Shedding light on the shadowy life of a Great Lakes invader

A Waterloo research project has found that the bloody red shrimp - the newest invasive species to the Great Lakes -  competes very little with native species for food.

Biology Professor Michael Power and former graduate student Jessica Ives tracked the food sources of the bloody red shrimp (Hemimysis anomala) to determine its uniqueness in the food web. The more unique the species, the greater the impact it can have on other native species.

They used stable isotopes to study whether the shrimp were eating from the bottom of the lake or higher up in the water column. This provided a whole food web and ecosystem analysis as opposed to catching and dissecting individual animals to determine their eating habits.

The results showed that the bloody red shrimp is an opportunistic feeder that lives on what’s available.
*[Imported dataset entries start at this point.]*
==> src/rtl/lppd_pkg.sv <==
package lppd_pkg;

  localparam int unsigned HDR_LEN    = 4;
  localparam int unsigned ID_W       = 16;
  localparam int unsigned LEN_W      = 16;
  localparam int unsigned BYTE_W     = 8;
  localparam int unsigned HCNT_W     = 3;
  localparam int unsigned OUT_DATA_W = ID_W + BYTE_W;

  // header byte positions (count of header bytes already taken)
  localparam logic [1:0] HDR_ID_LO  = 2'd0;
  localparam logic [1:0] HDR_ID_HI  = 2'd1;
  localparam logic [1:0] HDR_LEN_LO = 2'd2;
  localparam logic [1:0] HDR_LEN_HI = 2'd3;

  typedef struct packed {
    logic [ID_W-1:0]   frame_id;
    logic [BYTE_W-1:0] payload_byte;
    logic              has_byte;
    logic              frame_end;
  } lppd_res_t;

endpackage
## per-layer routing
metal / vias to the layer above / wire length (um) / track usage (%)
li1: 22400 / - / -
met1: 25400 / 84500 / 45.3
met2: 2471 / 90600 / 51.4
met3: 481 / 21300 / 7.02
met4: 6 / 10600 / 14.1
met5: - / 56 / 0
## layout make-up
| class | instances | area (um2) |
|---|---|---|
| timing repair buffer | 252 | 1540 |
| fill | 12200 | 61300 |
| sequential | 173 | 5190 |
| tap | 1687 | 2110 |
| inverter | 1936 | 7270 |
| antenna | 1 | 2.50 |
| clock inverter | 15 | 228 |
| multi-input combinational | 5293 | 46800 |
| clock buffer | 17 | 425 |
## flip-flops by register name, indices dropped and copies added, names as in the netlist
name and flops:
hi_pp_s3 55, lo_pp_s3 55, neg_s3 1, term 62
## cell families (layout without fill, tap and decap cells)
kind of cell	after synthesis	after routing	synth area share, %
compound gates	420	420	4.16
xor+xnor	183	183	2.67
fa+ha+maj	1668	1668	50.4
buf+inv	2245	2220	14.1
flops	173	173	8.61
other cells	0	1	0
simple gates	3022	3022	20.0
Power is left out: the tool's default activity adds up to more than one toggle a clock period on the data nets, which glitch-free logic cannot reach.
--- config.mk ---
export PLATFORM = sky130hd
export DESIGN_NAME = mwa_update
export DESIGN_NICKNAME = d
export VERILOG_FILES = /design/src/rtl/mwa_pkg.sv /design/src/rtl/mwa_update.sv
export SDC_FILE = /design/constraint.sdc
export NUM_CORES = 1
export LEC_CHECK = 0
export ABC_AREA = 1
export BUFFER_PORTS_ARGS = -buffer_cell sky130_fd_sc_hd__buf_2
export CORE_MARGIN = 2
export CORE_UTILIZATION = 40
export DETAILED_ROUTE_END_ITERATION = 6
export GPL_TIMING_DRIVEN = 0
export PLACE_DENSITY = 0.74
export SYNTH_ARGS = -nofsm -noshare
export SYNTH_HDL_FRONTEND = slang
export SYNTH_SLANG_ARGS = --single-unit
--- constraint.sdc ---
create_clock -name vclk -period 13.6
set_clock_uncertainty 0.05 [all_clocks]
set_input_delay 0.68 -clock vclk [all_inputs]
set_output_delay 0.68 -clock vclk [all_outputs]
set_load 0.02 [all_outputs]
--- src/rtl/mwa_pkg.sv ---
`default_nettype none
// ----------------------------------------------------------------------------
// mwa_pkg
// shared types and constants of the masked weighted accumulator: entry
// word layout, opcodes, result and clear-sequencer status records
// ----------------------------------------------------------------------------
package mwa_pkg;

	localparam int ENTRIES  = 4096;
	localparam int ENTRY_AW = $clog2(ENTRIES);

	localparam int POS_W    = 12;
	localparam int VALUE_W  = 16;
	localparam int WEIGHT_W = 10;
	localparam int SUM_W    = 48;
	localparam int COUNT_W  = 32;
	localparam int PROD_W   = VALUE_W + WEIGHT_W + 1;

	localparam int S_TDATA_W = 40;
	localparam int S_TUSER_W = 3;
	localparam int M_TDATA_W = 80;
	localparam int M_TUSER_W = 1;

	localparam logic signed [SUM_W-1:0] SUM_MAX = {1'b0, {(SUM_W-1){1'b1}}};
	localparam logic signed [SUM_W-1:0] SUM_MIN = {1'b1, {(SUM_W-1){1'b0}}};
	localparam logic [COUNT_W-1:0]      COUNT_MAX = {COUNT_W{1'b1}};

	typedef enum logic [1:0] {
		OP_CLEAR = 2'd0,
		OP_ACC   = 2'd1,
		OP_READ  = 2'd2,
		OP_NOP   = 2'd3
	} op_t;

	// one stored entry; valid lives in the same word as the data
	typedef struct packed {
		logic                     valid;
		logic [COUNT_W-1:0]       count;
		logic signed [SUM_W-1:0]  sum;
	} entry_t;

	typedef struct packed {
		logic signed [SUM_W-1:0]  sum;
		logic [COUNT_W-1:0]       count;
		logic                     sat;
	} result_t;

	typedef struct packed {
		logic                busy;
		logic [ENTRY_AW-1:0] addr;
	} sweep_t;

endpackage
`default_nettype wire

--- src/rtl/mwa_update.sv ---
`default_nettype none
// ----------------------------------------------------------------------------
// mwa_update
// modify step: picks forwarded or stored entry, adds, saturates, and
// forms the write-back word and the reported result
// ----------------------------------------------------------------------------
module mwa_update (
	input  wire logic                         fire,
	input  wire mwa_pkg::op_t                 op,
	input  wire logic                         present,
	input  wire logic                         in_range,
	input  wire logic signed [mwa_pkg::PROD_W-1:0] prod,
	input  wire logic [mwa_pkg::WEIGHT_W-1:0] incr,
	input  wire mwa_pkg::entry_t              rd_word,
	input  wire logic                         fwd_hit,
	input  wire mwa_pkg::entry_t              fwd_word,
	output logic                              we,
	output mwa_pkg::entry_t                   wr_word,
	output mwa_pkg::result_t                  res
);
	import mwa_pkg::*;

	entry_t                  cur;
	logic signed [SUM_W-1:0] base_sum;
	logic [COUNT_W-1:0]      base_cnt;
	logic signed [SUM_W:0]   sum_wide;
	logic [COUNT_W:0]        cnt_wide;
	logic signed [SUM_W-1:0] sum_new;
	logic [COUNT_W-1:0]      cnt_new;
	logic                    sat_new;
	logic                    do_acc;

	always_comb begin
		cur      = fwd_hit ? fwd_word : rd_word;
		base_sum = cur.valid ? cur.sum : '0;
		base_cnt = cur.valid ? cur.count : '0;

		sum_wide = (SUM_W+1)'(base_sum) + (SUM_W+1)'(prod);
		cnt_wide = {1'b0, base_cnt} + (COUNT_W+1)'(incr);

		sat_new = 1'b0;
		if (sum_wide[SUM_W:SUM_W-1] == 2'b01) begin
			sum_new = SUM_MAX;
			sat_new = 1'b1;
		end else if (sum_wide[SUM_W:SUM_W-1] == 2'b10) begin
			sum_new = SUM_MIN;
			sat_new = 1'b1;
		end else begin
			sum_new = sum_wide[SUM_W-1:0];
		end
		if (cnt_wide[COUNT_W]) begin
			cnt_new = COUNT_MAX;
			sat_new = 1'b1;
		end else begin
			cnt_new = cnt_wide[COUNT_W-1:0];
		end

		do_acc = (op == OP_ACC) && present && in_range;

		wr_word.valid = 1'b1;
		wr_word.count = cnt_new;
		wr_word.sum   = sum_new;
		we            = fire && do_acc;

		res = '0;
		case (op)
			OP_ACC, OP_READ: begin
				if (in_range) begin
					if (do_acc) begin
						res.sum   = sum_new;
						res.count = cnt_new;
						res.sat   = sat_new;
					end else begin
						res.sum   = base_sum;
						res.count = base_cnt;
					end
				end
			end
			default: begin
				res = '0;
			end
		endcase
	end

endmodule
`default_nettype wire

# [After elaboration in Yosys (flattened, before gate mapping)]
# Index checks and enable logic that the tools add are counted.
[classes] add_sub_neg=2 n_mul=0 div_mod_pow=0 n_lt_le_gt_ge=0 n_eq_ne=4 shifts=0 mux=13 bitwise=0 reduce_logical=4
[ops] cell="2-to-1 mux 81 bit" n=3
[ops] cell="2-to-1 mux 48 bit" n=3
[ops] cell="2-to-1 mux 80 bit" n=1
[ops] cell="2-to-1 mux 32 bit" n=2
[ops] cell="adder 48 x 27 -> 49 bit" n=1
[ops] cell="adder 32 x 10 -> 33 bit" n=1
[ops] cell="== test 2 x 1 -> 1 bit (second input constant)" n=2
[ops] cell="== test 2 bit (second input constant)" n=2
[ops] cell="2-to-1 mux 1 bit" n=4
[ops] cell="logical AND 1 bit" n=3
[ops] cell="OR reduction 2 bit" n=1
[totals] register_bits=0 latch_bits=0 ram_bits=0 mem_bits_ro=0 output_inout_bits=163 word_cells=23 n_memories=0

# [Depth between registers and ports, before layout]
[depth] ltp_word=10 mapped_depth=30 depth_no_buf=25

# [Worst setup path after synthesis]
# No wires, ideal clock.
[synth_path] kind="input -> output" startpoint="input fwd_hit" endpoint="output res[35] (netlist name)" arrival_ns=5.120 path_slack_ns=7.750 path_stages=28 n_path_buf=5 path_cell_list="buf_6 buf_6 buf_2 buf_2 buf_2 mux2_2 nand2_1 inv_1 ha_1 fa_1 nand3_1 nand3_1 nand2_1 nand2_1 nand2_1 nand3_1 nand2_1 nand2_1 nand2_1 nand2_1 xor2_1 inv_1 ha_1 inv_2 nand2_1 o21ai_0 o21ai_0 a21oi_1"
[synth_rtl] element="start, declared" line="mwa_update.sv:15" text="input wire logic fwd_hit,"
[synth_rtl] element="end, declared" line="mwa_update.sv:19" text="output mwa_pkg::result_t res"

==> results.toml <==
[placement]
io_buffers = 366
gp_congestion = 0.9670
dp_hpwl_um = 32860
place_ws_ns = 6.052

[worst_setup_path]
critPathLaunch = "fwd_hit"
crit_buf_inv = 11
crit_top_cell = "nand2_1"
crit_cells = 29
max_stage_delay_ns = 0.55
crit_required_ns = 12.87
crit_path_top_delay_cell = "clkbuf_1"
start_kind = "input port"
critPathTopFamily = "buffers and inverters"
cp.arrival_ns = 6.95
crit_type = "in2out"
critPathMaxFanout = 10
critPathCaptureType = "output pin"
endpoint = "res[79]"

[timing]
rsz0062_at_grt = "no"
final.setup.tns_ns = 0
hold_viol_final = 0
relSlewSlack_pct = 55.61
fin_ws_ns = 5.919
fmax_mhz = 130.2
setup-violations-final = 0
finalCritPeriodShare_pct = 56.48
min_period_ns = 7.681
worst_slew_pin_slew_ns = 0.6658
maxSlewViolCount = 0

[drt]
drt_pass1_iterations = 5
wire_per_inst_um = 15.01
num_vias = 12500
vias_per_cell = 4.998
routed_wl_um = 37550
initialDrtViolationCount = 588
drc_errors = 0
detail-route-antenna-nets = 0

[layout]
design.seq.count = 0
mostFrequentLayoutCell = "nand2_1"
mostFrequentLayoutCells = "636 x nand2_1, 406 x inv_1, 377 x buf_2"
layout-drive-gt1-share_pct = 21.98
seq_area_sq_um = 0
postLayoutCoreUtil_pct = 50.59
area_delta_synth_final_pct = 24.76
fin_nets = 2492
nClkBuffers = 0

[logic_synthesis]
synth_warnings = 0
syn-num-nets = 2124
ys_types = 37
ys_top_cells_by_area = "nand2_1 27%, inv_1 17%, ha_1 8.9%"
syn_inst = 1854
synth_top_area_share_pct = 27.06
synth_area_sq_mm = 0.008822
syn_avg_cell_area_sq_um = 4.758
synth_top_area_cell = "nand2_1"
ys_seq_area_share_pct = 0

[status]
status = "finished clean"

[clocking]
cts_setup_buffers = 0
cts_resized = 0
hold_buffers = 0

[die]
row_count = 54
start_util_pct = 40.55
die_area_sq_mm = 0.02326
die_w_um = 152.5
ioPinCount = 368
fp.dieH_um = 152.5
core_area_sq_mm = 0.02176

[pwr]
leakagePower_nw = 7.524
powerDensity_mw_per_mm2 = 56.24
peakVddDrop_uv = 24.83

[run]
drv_cap = 0

[worst_hold_path]
hp-class = "in2out"
hold_start = "fire"

[grt]
grt_pass1_vias = 11750
grt_use_total_pct = 30.59
grt_max_degree = 23
antenna_found_initial = 3
gr-total-overflow = 0
grt_pass1_wl_um = 58750
power by group:
part,total [mW],internal [mW],switching (mW)
logic,0.619,0.197,0.422
registers,0,0,0
clock network,0.00000000983,0.00000000983,0
cell type report:
type / instances / area, sq um
well taps: 280 / 350.3
repair buffers: 366 / 1832
plain buffers: 58 / 295.3
fillers: 2564 / 10750
diodes: 1 / 2.502
inverters: 415 / 1558
multi-input cells: 1381 / 6969
metal layers:
layer	routed length [um]	GRT usage (%)	vias to the layer above
met4	1065	8.025	4
met3	2176	2.418	53
met5	22	0	-
met1	15680	36.86	5557
li1	-	-	6422
met2	18600	58.15	463
worst min-delay path: cells and delay by family:
| family | cells | cell delay, ns |
|---|---|---|
| buffers and inverters | 3 | 0.29 |
| and+or+nand+nor | 1 | 0.03 |
cell families (layout without fill, tap and decap cells):
group,after synthesis,after routing,share of synthesized area [%]
simple gates,999,999,46.53
buf+inv,473,839,21.00
mux,58,58,7.403
compound gates,248,248,14.64
xor+xnor,10,10,0.9928
fa+ha+maj,65,65,9.389
other cells,1,2,0.04251
cell usage after synthesis, drive strengths merged:
| cell | number |
|---|---|
| a211oi | 1 |
| xor2 | 7 |
| xnor2 | 3 |
| o21ai | 111 |
| nor3 | 9 |
| nor4 | 5 |
| nand3 | 141 |
| or2 | 3 |
| nand2 | 655 |
| o211ai | 1 |
| inv | 412 |
| nand3b | 7 |
| mux2 | 58 |
| fa | 2 |
| and2 | 2 |
| conb | 1 |
| buf | 27 |
| clkinv | 3 |
| clkbuf | 31 |
| o21bai | 4 |
| ha | 63 |
| a21o | 3 |
| nor2 | 165 |
| a21oi | 128 |
| nand4 | 12 |
how the worst min path moves through the flow:
stage / cells after the start / slack [ns] / end
after floorplan: 2 / 1.43 / we
after global placement: 4 / 1.62 / we
final: 4 / 1.62 / we
after global routing: 4 / 1.64 / we
after detailed placement: 4 / 1.62 / we
after CTS: 4 / 1.63 / we
stage by stage:
stage	total power, mW	instances	hold slack [ns]	area, sq um
floorplan	0.4024	1854	1.429	8822
finish	0.6190	2501	1.625	11010
global route	0.6819	2500	1.644	11000
CTS	0.6160	2500	1.626	11000
global placement	0.6095	2500	1.621	11000
detailed placement	0.6136	2500	1.625	11000
Power figures use the tool's default switching activity.
$ cat src/rtl/mwa_pkg.sv
`default_nettype none
// ----------------------------------------------------------------------------
// mwa_pkg
// shared types and constants of the masked weighted accumulator: entry
// word layout, opcodes, result and clear-sequencer status records
// ----------------------------------------------------------------------------
package mwa_pkg;

	localparam int ENTRIES  = 4096;
	localparam int ENTRY_AW = $clog2(ENTRIES);

	localparam int POS_W    = 12;
	localparam int VALUE_W  = 16;
	localparam int WEIGHT_W = 10;
	localparam int SUM_W    = 48;
	localparam int COUNT_W  = 32;
	localparam int PROD_W   = VALUE_W + WEIGHT_W + 1;

	localparam int S_TDATA_W = 40;
	localparam int S_TUSER_W = 3;
	localparam int M_TDATA_W = 80;
	localparam int M_TUSER_W = 1;

	localparam logic signed [SUM_W-1:0] SUM_MAX = {1'b0, {(SUM_W-1){1'b1}}};
	localparam logic signed [SUM_W-1:0] SUM_MIN = {1'b1, {(SUM_W-1){1'b0}}};
	localparam logic [COUNT_W-1:0]      COUNT_MAX = {COUNT_W{1'b1}};

	typedef enum logic [1:0] {
		OP_CLEAR = 2'd0,
		OP_ACC   = 2'd1,
		OP_READ  = 2'd2,
		OP_NOP   = 2'd3
	} op_t;

	// one stored entry; valid lives in the same word as the data
	typedef struct packed {
		logic                     valid;
		logic [COUNT_W-1:0]       count;
		logic signed [SUM_W-1:0]  sum;
	} entry_t;

	typedef struct packed {
		logic signed [SUM_W-1:0]  sum;
		logic [COUNT_W-1:0]       count;
		logic                     sat;
	} result_t;

	typedef struct packed {
		logic                busy;
		logic [ENTRY_AW-1:0] addr;
	} sweep_t;

endpackage
`default_nettype wire

$ cat src/rtl/mwa_clear_seq.sv
`default_nettype none
// ----------------------------------------------------------------------------
// mwa_clear_seq
// invalidation sweep over every entry, after reset and after each clear
// ----------------------------------------------------------------------------
module mwa_clear_seq (
	input  wire logic      clk,
	input  wire logic      arst_n,
	input  wire logic      start,
	output mwa_pkg::sweep_t sweep
);
	import mwa_pkg::*;

	localparam logic [ENTRY_AW-1:0] LAST = ENTRY_AW'(ENTRIES - 1);

	logic                busy_q;
	logic [ENTRY_AW-1:0] addr_q;

	always_ff @(posedge clk or negedge arst_n) begin
		if (!arst_n) begin
			busy_q <= 1'b1;
			addr_q <= '0;
		end else if (busy_q) begin
			if (addr_q == LAST) begin
				busy_q <= 1'b0;
				addr_q <= '0;
			end else begin
				addr_q <= addr_q + 1'b1;
			end
		end else if (start) begin
			busy_q <= 1'b1;
			addr_q <= '0;
		end
	end

	assign sweep.busy = busy_q;
	assign sweep.addr = addr_q;

endmodule
`default_nettype wire
File: src/hdl/rnf_ctrl.sv
`timescale 1ns / 1ps
// Sequencer for the radix number formatter: division passes, digit pops,
// point, fraction steps and newline. Uses rnf_pkg.
module rnf_ctrl (
    input  logic             i_clk,
    input  logic             i_rst_n,
    input  logic             start,
    input  rnf_pkg::t_status i_status,
    output rnf_pkg::t_cmd    o_cmd,
    output logic             busy
);

    typedef enum logic [2:0] {
        ST_IDLE,
        ST_CHECK,
        ST_DIV,
        ST_DCHK,
        ST_INT_OUT,
        ST_POINT,
        ST_FRAC,
        ST_NL
    } t_state;

    t_state r_state;
    t_state n_state;

    always_comb begin
        n_state         = r_state;
        o_cmd.load      = 1'b0;
        o_cmd.div_init  = 1'b0;
        o_cmd.div_step  = 1'b0;
        o_cmd.emit      = 1'b0;
        o_cmd.sel       = rnf_pkg::SEL_NL;
        unique case (r_state)
            ST_IDLE: begin
                if (start) begin
                    o_cmd.load = 1'b1;
                    n_state    = ST_CHECK;
                end
            end
            ST_CHECK: begin
                if (i_status.bad) begin
                    o_cmd.emit = 1'b1;
                    o_cmd.sel  = rnf_pkg::SEL_ERR;
                    n_state    = ST_IDLE;
                end else if (i_status.quot_zero) begin
                    n_state = ST_POINT;
                end else begin
                    o_cmd.div_init = 1'b1;
                    n_state        = ST_DIV;
                end
            end
            ST_DIV: begin
                o_cmd.div_step = 1'b1;
                if (i_status.div_done) begin
                    n_state = ST_DCHK;
                end
            end
            ST_DCHK: begin
                if (i_status.quot_zero) begin
                    n_state = ST_INT_OUT;
                end else begin
                    o_cmd.div_init = 1'b1;
                    n_state        = ST_DIV;
                end
            end
            ST_INT_OUT: begin
                o_cmd.emit = 1'b1;
                o_cmd.sel  = rnf_pkg::SEL_INT;
                if (i_status.sp_one) begin
                    n_state = ST_POINT;
                end
            end
            ST_POINT: begin
                o_cmd.emit = 1'b1;
                if (i_status.ndig_zero) begin
                    o_cmd.sel = rnf_pkg::SEL_NL;
                    n_state   = ST_IDLE;
                end else begin
                    o_cmd.sel = rnf_pkg::SEL_POINT;
                    n_state   = ST_FRAC;
                end
            end
            ST_FRAC: begin
                o_cmd.emit = 1'b1;
                o_cmd.sel  = rnf_pkg::SEL_FRAC;
                if (i_status.fcnt_one) begin
                    n_state = ST_NL;
                end
            end
            ST_NL: begin
                o_cmd.emit = 1'b1;
                o_cmd.sel  = rnf_pkg::SEL_NL;
                n_state    = ST_IDLE;
            end
            default: begin
                n_state = ST_IDLE;
            end
        endcase
    end

    always_ff @(posedge i_clk) begin
        if (!i_rst_n) begin
            r_state <= ST_IDLE;
        end else begin
            r_state <= n_state;
        end
    end

    assign busy = (r_state != ST_IDLE);

endmodule
===== src/rtl/dseq_pkg.sv =====
// Shared types and constants for the keypad tone sequencer.
package dseq_pkg;

  localparam int DIGITS    = 32;
  localparam int ADDR_W    = $clog2(DIGITS);
  localparam int TICK_W    = 16;
  localparam int CHAR_W    = 8;
  localparam int CODE_W    = 3;
  localparam int CFG_IDX_W = 1;

  // highest fill level: one slot of the store stays unused
  localparam logic [ADDR_W-1:0] FILL_MAX = ADDR_W'(DIGITS - 1);

  localparam logic [TICK_W-1:0] MARK_RST  = 16'd70;
  localparam logic [TICK_W-1:0] SPACE_RST = 16'd120;

  localparam logic [CFG_IDX_W-1:0] CFG_MARK  = 1'b0;
  localparam logic [CFG_IDX_W-1:0] CFG_SPACE = 1'b1;

  localparam logic [CODE_W-1:0] KIND_LOAD      = 3'd0;
  localparam logic [CODE_W-1:0] KIND_START_OK  = 3'd1;
  localparam logic [CODE_W-1:0] KIND_START_REJ = 3'd2;
  localparam logic [CODE_W-1:0] KIND_STOP_OK   = 3'd3;
  localparam logic [CODE_W-1:0] KIND_TICK      = 3'd4;

  localparam logic [CODE_W-1:0] ACT_NONE  = 3'd0;
  localparam logic [CODE_W-1:0] ACT_START = 3'd1;
  localparam logic [CODE_W-1:0] ACT_STOP  = 3'd2;
  localparam logic [CODE_W-1:0] ACT_DONE  = 3'd3;
  localparam logic [CODE_W-1:0] ACT_REJ   = 3'd4;
  localparam logic [CODE_W-1:0] ACT_BUSY  = 3'd5;

  typedef struct packed {
    logic [CODE_W-1:0] kind;
    logic [CHAR_W-1:0] digit;
    logic              last_digit;
  } item_t;

  typedef struct packed {
    logic [CODE_W-1:0] action;
    logic [CHAR_W-1:0] tone_digit;
  } result_t;

  typedef struct packed {
    logic              en;
    logic [ADDR_W-1:0] addr;
    logic [CHAR_W-1:0] data;
  } store_wr_t;

endpackage


===== src/rtl/dtmf_digit_sequencer.sv =====
// Top level of the keypad tone sequencer: input and result registers around the control.
//
// Use: each input transfer on in_* carries one event (load a keypad character,
// start accepted, start rejected, stop accepted, or a timer tick). Every event
// gives exactly one result transfer on out_*: an action code, plus the
// character to tone when the action is send start.
// Settings are written on cfg_*: index 0 sets the tone-on length, index 1 the
// pause length, both in ticks; a write takes effect at the clock edge where
// cfg_we is high and should be made while no event is in flight.
// Path: a taken event sits in the input register until the result register is free,
// then the control's result for it is loaded there and offered on out_*.
// Throughput: one event per cycle while not stalled; the store is read ahead
// at the next read position, so phase update, timer decrement and lookup fit one step.
// Stall: if out_ready is low the result holds, the input register still
// takes one more event, and in_ready drops until the result is taken.
// Reset (rst_n low at a clock edge): the block goes idle with an empty
// string, the timer disarmed and the lengths back to 70 and 120 ticks.
module dtmf_digit_sequencer import dseq_pkg::*; (
  input  logic                 clk,
  input  logic                 rst_n,
  input  logic                 in_valid,
  output logic                 in_ready,
  input  item_t                in_data,
  output logic                 out_valid,
  input  logic                 out_ready,
  output result_t              out_data,
  input  logic                 cfg_we,
  input  logic [CFG_IDX_W-1:0] cfg_idx,
  input  logic [TICK_W-1:0]    cfg_wdata
);

  item_t             in_r;
  logic              in_v_r;
  result_t           out_r;
  logic              out_v_r;
  logic              proc_fire;
  result_t           result;
  store_wr_t         wr;
  logic [ADDR_W-1:0] rd_addr;
  logic [CHAR_W-1:0] rd_data;

  assign proc_fire = in_v_r && (!out_v_r || out_ready);
  assign in_ready  = !in_v_r || proc_fire;
  assign out_valid = out_v_r;
  assign out_data  = out_r;

  dseq_store #(
    .WIDTH (CHAR_W),
    .DEPTH (DIGITS)
  ) u_store (
    .clk     (clk),
    .wr_en   (wr.en),
    .wr_addr (wr.addr),
    .wr_data (wr.data),
    .rd_addr (rd_addr),
    .rd_data (rd_data)
  );

  dseq_ctrl u_ctrl (
    .clk       (clk),
    .rst_n     (rst_n),
    .fire      (proc_fire),
    .item      (in_r),
    .cfg_we    (cfg_we),
    .cfg_idx   (cfg_idx),
    .cfg_wdata (cfg_wdata),
    .rd_data   (rd_data),
    .rd_addr   (rd_addr),
    .wr        (wr),
    .result    (result)
  );

  always_ff @(posedge clk) begin
    if (!rst_n) begin
      in_v_r  <= 1'b0;
      out_v_r <= 1'b0;
    end else begin
      if (in_valid && in_ready) begin
        in_v_r <= 1'b1;
      end else if (proc_fire) begin
        in_v_r <= 1'b0;
      end
      if (proc_fire) begin
        out_v_r <= 1'b1;
      end else if (out_ready) begin
        out_v_r <= 1'b0;
      end
    end
  end

  // payload registers: hold until the next transfer
  always_ff @(posedge clk) begin
    if (in_valid && in_ready) begin
      in_r <= in_data;
    end
    if (proc_fire) begin
      out_r <= result;
    end
  end

endmodule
At every site studied, the shrimp fill the easiest niche, competing very little with other species already present.

Although researchers are finding the bloody red shrimp is having less of an impact than originally feared, scientiests are continuing to track Hemimysis and are encouraging boaters traveling between water bodies to take measures to prevent Hemimysis’ further spread.

Europe’s tiny hitchhiker

The bloody red shrimp travelled from the Caspian and Black seas via commercial shipping ballast water. It has disrupted the food web in rivers in Western Europe and altered nutrient and contaminant cycles of the environments it has invaded. The shrimp has been known to reduce zooplankton biomass and biodiversity — an important food source for young fish and a critical part of the ecosystem.

The bloody red shrimp hides from its predators during the day and comes out at night to feed, which helps it avoid becoming a food source itself.

The bloody red shrimp can travel in large, dense swarms toward the surface. This vertical migration results in the continuous cycling of pollutants such as heavy metals that would otherwise be confined to the bottom of the lake.

Ives graduated with her Master of Science from Waterloo's Biology department in 2013 and continues to be involved with invasive species as a Fishery Research Program Associate at the Great Lakes Fishery Commission.

“The Great Lakes fishing industry is a $7 billion per year business. Anything affecting this sector affects everyone living in the region.”